Se echó a reír echando hacia atrás su cabello peinado a la última.

—¿Está bromeando?, ¡todos se la tenían jurada!, ya sabe cómo se las gastaba el bueno de Ernesto. Pero era algo en realidad ambivalente; en el fondo todos deseaban que Valdés se ocupara de ellos, era el que tenía mayor aceptación entre el público. Aunque algunos después lo lamentaran.

—¿Puede explicarme eso?

—Sí, yo lo sé bien. A veces algunos famosillos me llamaban, me pedían que intercediera para salir en sus entrevistas o reportajes. Creían tenerlo todo muy bien atado, tanto como para enfrentarse a Valdés, pero luego él se enteraba de cosas con las que los protagonistas no habían contado, se las soltaba en antena y... ¡Dios, se llevaban buenas sorpresas! Valdés siempre lograba que lamentaran haberse ofrecido, ¡era un número uno!

—¿Cómo conseguía esas informaciones?

—¡Ah, para eso tendrá que hablar con Maggy, yo no lo sé!

—¿Le habían amenazado de muerte alguna vez?

—¡Por supuesto que sí! Tenía amenazas maravillosas: sacarle los ojos, rebanarle el pescuezo, hacerse un collar con sus atributos, reventarle el hígado... no había parte de su anatomía que no hubiera sido sentenciada con alguna atrocidad. Él estaba muy orgulloso de eso; era una especie de índice de popularidad.

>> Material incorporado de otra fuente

[src/rtl/spi_slave_engine.sv]
// ---------------------------------------------------------------------------
// spi_slave_engine
//
// SPI slave-side byte engine. The SCLK, SS_N and MOSI pins are oversampled
// on clk through SYNC_STAGES-deep synchronizers. SCLK edges are detected
// internally, and full-duplex words of DATA_W bits are shifted MSB-first in
// any of the four CPOL/CPHA modes. Parallel data is exchanged through a TX
// holding register and an RX data register.
//
// Optional feature macro: SPI_SLAVE_OVERRUN_EN
//   defined   : a word completing while o_rx_valid is set and unread is
//               dropped and raises the sticky o_overrun flag.
//   undefined : a new word always overwrites o_rx_data; o_overrun is 0.
//
// Parameters
//   DATA_W       bits per transfer (>=2)
//   SYNC_STAGES  synchronizer flops per SPI input pin (>=2)
//
// Ports
//   clk, reset      system clock, synchronous active-high reset
//   i_cpol, i_cpha  SPI mode, latched when slave select is asserted
//   i_spi_sclk      SPI clock pin (asynchronous)
//   i_spi_ss_n      slave select pin, active low (asynchronous)
//   i_spi_mosi      master-out data pin (asynchronous)
//   o_spi_miso      slave-out data, MSB of the TX shift register
//   o_miso_oe       MISO output enable, high only while selected
//   i_tx_data       word to transmit
//   i_tx_valid      write strobe for i_tx_data
//   o_tx_ready      TX holding register empty
//   o_rx_data       last received word
//   o_rx_valid      o_rx_data not yet read
//   i_rx_read       one-cycle pulse that consumes o_rx_data
//   o_overrun       sticky overrun flag
//   i_overrun_clr   clears o_overrun
// ---------------------------------------------------------------------------
module spi_slave_engine #(
  parameter int DATA_W      = 8,
  parameter int SYNC_STAGES = 2
) (
  input  logic              clk,
  input  logic              reset,
  input  logic              i_cpol,
  input  logic              i_cpha,
  input  logic              i_spi_sclk,
  input  logic              i_spi_ss_n,
  input  logic              i_spi_mosi,
  output logic              o_spi_miso,
  output logic              o_miso_oe,
  input  logic [DATA_W-1:0] i_tx_data,
  input  logic              i_tx_valid,
  output logic              o_tx_ready,
  output logic [DATA_W-1:0] o_rx_data,
  output logic              o_rx_valid,
  input  logic              i_rx_read,
  output logic              o_overrun,
  input  logic              i_overrun_clr
);

  localparam int CW = $clog2(DATA_W);
  localparam int FW = $clog2(SYNC_STAGES + 1);

  typedef enum logic {IDLE, ACTIVE} state_t;

  // -------------------------------------------------------------------------
  // Pin synchronizers and SCLK edge detection
  // -------------------------------------------------------------------------
  logic [SYNC_STAGES-1:0] sclk_sync;
  logic [SYNC_STAGES-1:0] ss_sync;
  logic [SYNC_STAGES-1:0] mosi_sync;
  logic                   sclk_d;

  always_ff @(posedge clk) begin
    if (reset) begin
      sclk_sync <= '0;
      ss_sync   <= '1;
      mosi_sync <= '1;
      sclk_d    <= 1'b0;
    end else begin
      sclk_sync <= {sclk_sync[SYNC_STAGES-2:0], i_spi_sclk};
      ss_sync   <= {ss_sync[SYNC_STAGES-2:0],   i_spi_ss_n};
      mosi_sync <= {mosi_sync[SYNC_STAGES-2:0], i_spi_mosi};
      sclk_d    <= sclk_sync[SYNC_STAGES-1];
    end
  end

  logic sclk_s, ss_s, mosi_s;
  logic sclk_rise, sclk_fall;

  assign sclk_s    = sclk_sync[SYNC_STAGES-1];
  assign ss_s      = ss_sync[SYNC_STAGES-1];
  assign mosi_s    = mosi_sync[SYNC_STAGES-1];
  assign sclk_rise =  sclk_s & ~sclk_d;
  assign sclk_fall = ~sclk_s &  sclk_d;

  // -------------------------------------------------------------------------
  // Select arming. The synchronizer resets to "deselected", so a pin that is
  // held low through reset would otherwise look like a fresh falling edge
  // once the chain fills. Selection is only honoured after a genuine high
  // level has been seen on the pin since reset.
  // -------------------------------------------------------------------------
  logic [FW-1:0] fill_cnt;
  logic          fill_done;
  logic          armed;

  assign fill_done = (fill_cnt == FW'(SYNC_STAGES));

  always_ff @(posedge clk) begin
    if (reset) begin
      fill_cnt <= '0;
      armed    <= 1'b0;
    end else begin
      if (!fill_done)
        fill_cnt <= fill_cnt + FW'(1);
      if (fill_done && ss_s)
        armed <= 1'b1;
    end
  end

  // -------------------------------------------------------------------------
  // Transfer state
  // -------------------------------------------------------------------------
  state_t            state;
  logic              cpol_q, cpha_q;
  logic [CW-1:0]     bit_cnt;
  logic [DATA_W-1:0] tx_shift;
  logic [DATA_W-1:0] rx_shift;
  logic [DATA_W-1:0] hold;
  logic              hold_full;
  logic [DATA_W-1:0] rx_data;
  logic              rx_valid;

  logic              entry;
  logic              active_go;
  logic              sample_edge;
  logic              setup_edge;
  logic              cnt_zero;
  logic              last_bit;
  logic              byte_done;
  logic              take_hold;
  logic              write_acc;
  logic              store;
  logic [DATA_W-1:0] load_val;
  logic [DATA_W-1:0] rx_next;

  // In IDLE a low synchronized select means a 1->0 transition has occurred
  // since the last high level (armed, or the exit from ACTIVE).
  assign entry       = (state == IDLE) && armed && !ss_s;
  // Deselect has priority over any edge seen in the same cycle.
  assign active_go   = (state == ACTIVE) && !ss_s;

  // Modes 0 and 3 sample on rising SCLK, modes 1 and 2 on falling SCLK.
  assign sample_edge = active_go && ((cpol_q ^ cpha_q) ? sclk_fall : sclk_rise);
  assign setup_edge  = active_go && ((cpol_q ^ cpha_q) ? sclk_rise : sclk_fall);

  assign cnt_zero    = (bit_cnt == '0);
  assign last_bit    = (bit_cnt == CW'(DATA_W - 1));
  assign byte_done   = sample_edge && last_bit;

  // A load uses the holding register if it has data, else a dummy all-ones
  // word. The load reads the pre-write holding content, so a write landing
  // on the same cycle is kept for the following word.
  assign load_val    = hold_full ? hold : '1;
  assign take_hold   = hold_full &&
                       ((entry && !i_cpha) || (setup_edge && cnt_zero));
  assign write_acc   = i_tx_valid && !hold_full;

  assign rx_next     = {rx_shift[DATA_W-2:0], mosi_s};

`ifdef SPI_SLAVE_OVERRUN_EN
  // Keep the unread word; the new one is dropped.
  assign store = !(rx_valid && !i_rx_read);
`else
  assign store = 1'b1;
`endif

  always_ff @(posedge clk) begin
    if (reset) begin
      state     <= IDLE;
      cpol_q    <= 1'b0;
      cpha_q    <= 1'b0;
      bit_cnt   <= '0;
      tx_shift  <= '1;
      rx_shift  <= '0;
      hold      <= '0;
      hold_full <= 1'b0;
      rx_data   <= '0;
      rx_valid  <= 1'b0;
    end else begin
      // TX holding register
      if (write_acc) begin
        hold      <= i_tx_data;
        hold_full <= 1'b1;
      end else if (take_hold) begin
        hold_full <= 1'b0;
      end

      // A read clears valid; a completing word below overrides this.
      if (i_rx_read)
        rx_valid <= 1'b0;

      case (state)
        IDLE: begin
          if (entry) begin
            state    <= ACTIVE;
            cpol_q   <= i_cpol;
            cpha_q   <= i_cpha;
            bit_cnt  <= '0;
            rx_shift <= '0;
            // With cpha=1 the first setup edge performs the load.
            tx_shift <= i_cpha ? '1 : load_val;
          end
        end

        ACTIVE: begin
          if (ss_s) begin
            // Mid-word deselect: drop the partial word.
            state    <= IDLE;
            bit_cnt  <= '0;
            rx_shift <= '0;
            tx_shift <= '1;
          end else begin
            if (sample_edge) begin
              rx_shift <= rx_next;
              if (last_bit) begin
                bit_cnt <= '0;
                if (store) begin
                  rx_data  <= rx_next;
                  rx_valid <= 1'b1;
                end
              end else begin
                bit_cnt <= bit_cnt + CW'(1);
              end
            end
            if (setup_edge) begin
              if (cnt_zero)
                tx_shift <= load_val;
              else
                tx_shift <= {tx_shift[DATA_W-2:0], 1'b1};
            end
          end
        end

        default: state <= IDLE;
      endcase
    end
  end

  // -------------------------------------------------------------------------
  // Overrun flag
  // -------------------------------------------------------------------------
`ifdef SPI_SLAVE_OVERRUN_EN
  logic overrun;

  always_ff @(posedge clk) begin
    if (reset)
      overrun <= 1'b0;
    else if (byte_done && rx_valid && !i_rx_read)
      overrun <= 1'b1;
    else if (i_overrun_clr)
      overrun <= 1'b0;
  end

  assign o_overrun = overrun;
`else
  logic unused_ovr;
  assign unused_ovr = i_overrun_clr ^ byte_done;
  assign o_overrun  = 1'b0;
`endif

  // -------------------------------------------------------------------------
  // Outputs
  // -------------------------------------------------------------------------
  assign o_spi_miso = tx_shift[DATA_W-1];
  assign o_miso_oe  = (state == ACTIVE);
  assign o_tx_ready = !hold_full;
  assign o_rx_data  = rx_data;
  assign o_rx_valid = rx_valid;

endmodule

—Un índice muy peculiar. ¿Y quién le amenazaba?

—A veces los famosos en persona. Otras, eran los espectadores que llamaban o escribían al programa. Piense que algunos famosos, por muy repugnantes que puedan parecernos, tienen su club de fans.

Sólo pensar en que fuera un espectador anónimo y loco quien se lo hubiera cargado me hizo sudar de espanto. Eso podía significar un caso sin resolución. Luego enseguida pensé en el matón a sueldo. ¿Un espectador que paga a un matón? Terriblemente improbable, me autorrespondí más tranquila. Maribel me miraba, muy serena. La interpelé una vez más.

—Dígame una cosa, y piénselo con tranquilidad, sin que esto suponga una acusación o un compromiso. ¿Tiene usted una versión propia sobre quién lo asesinó?

La productora reflexionó, se estiró bien las mangas de su elegante traje de chaqueta y empezó a negar con la cabeza.

—Ya puede imaginarse, inspectora, que estos días la cadena ha sido un hervidero de rumores y teorías, a cada cual más pintoresca, pero le aseguro que todo lo que he oído me han parecido estupideces dichas con el ánimo de jugar. Yo creo firmemente que ha tenido que ser alguien de su vida personal quien lo mató.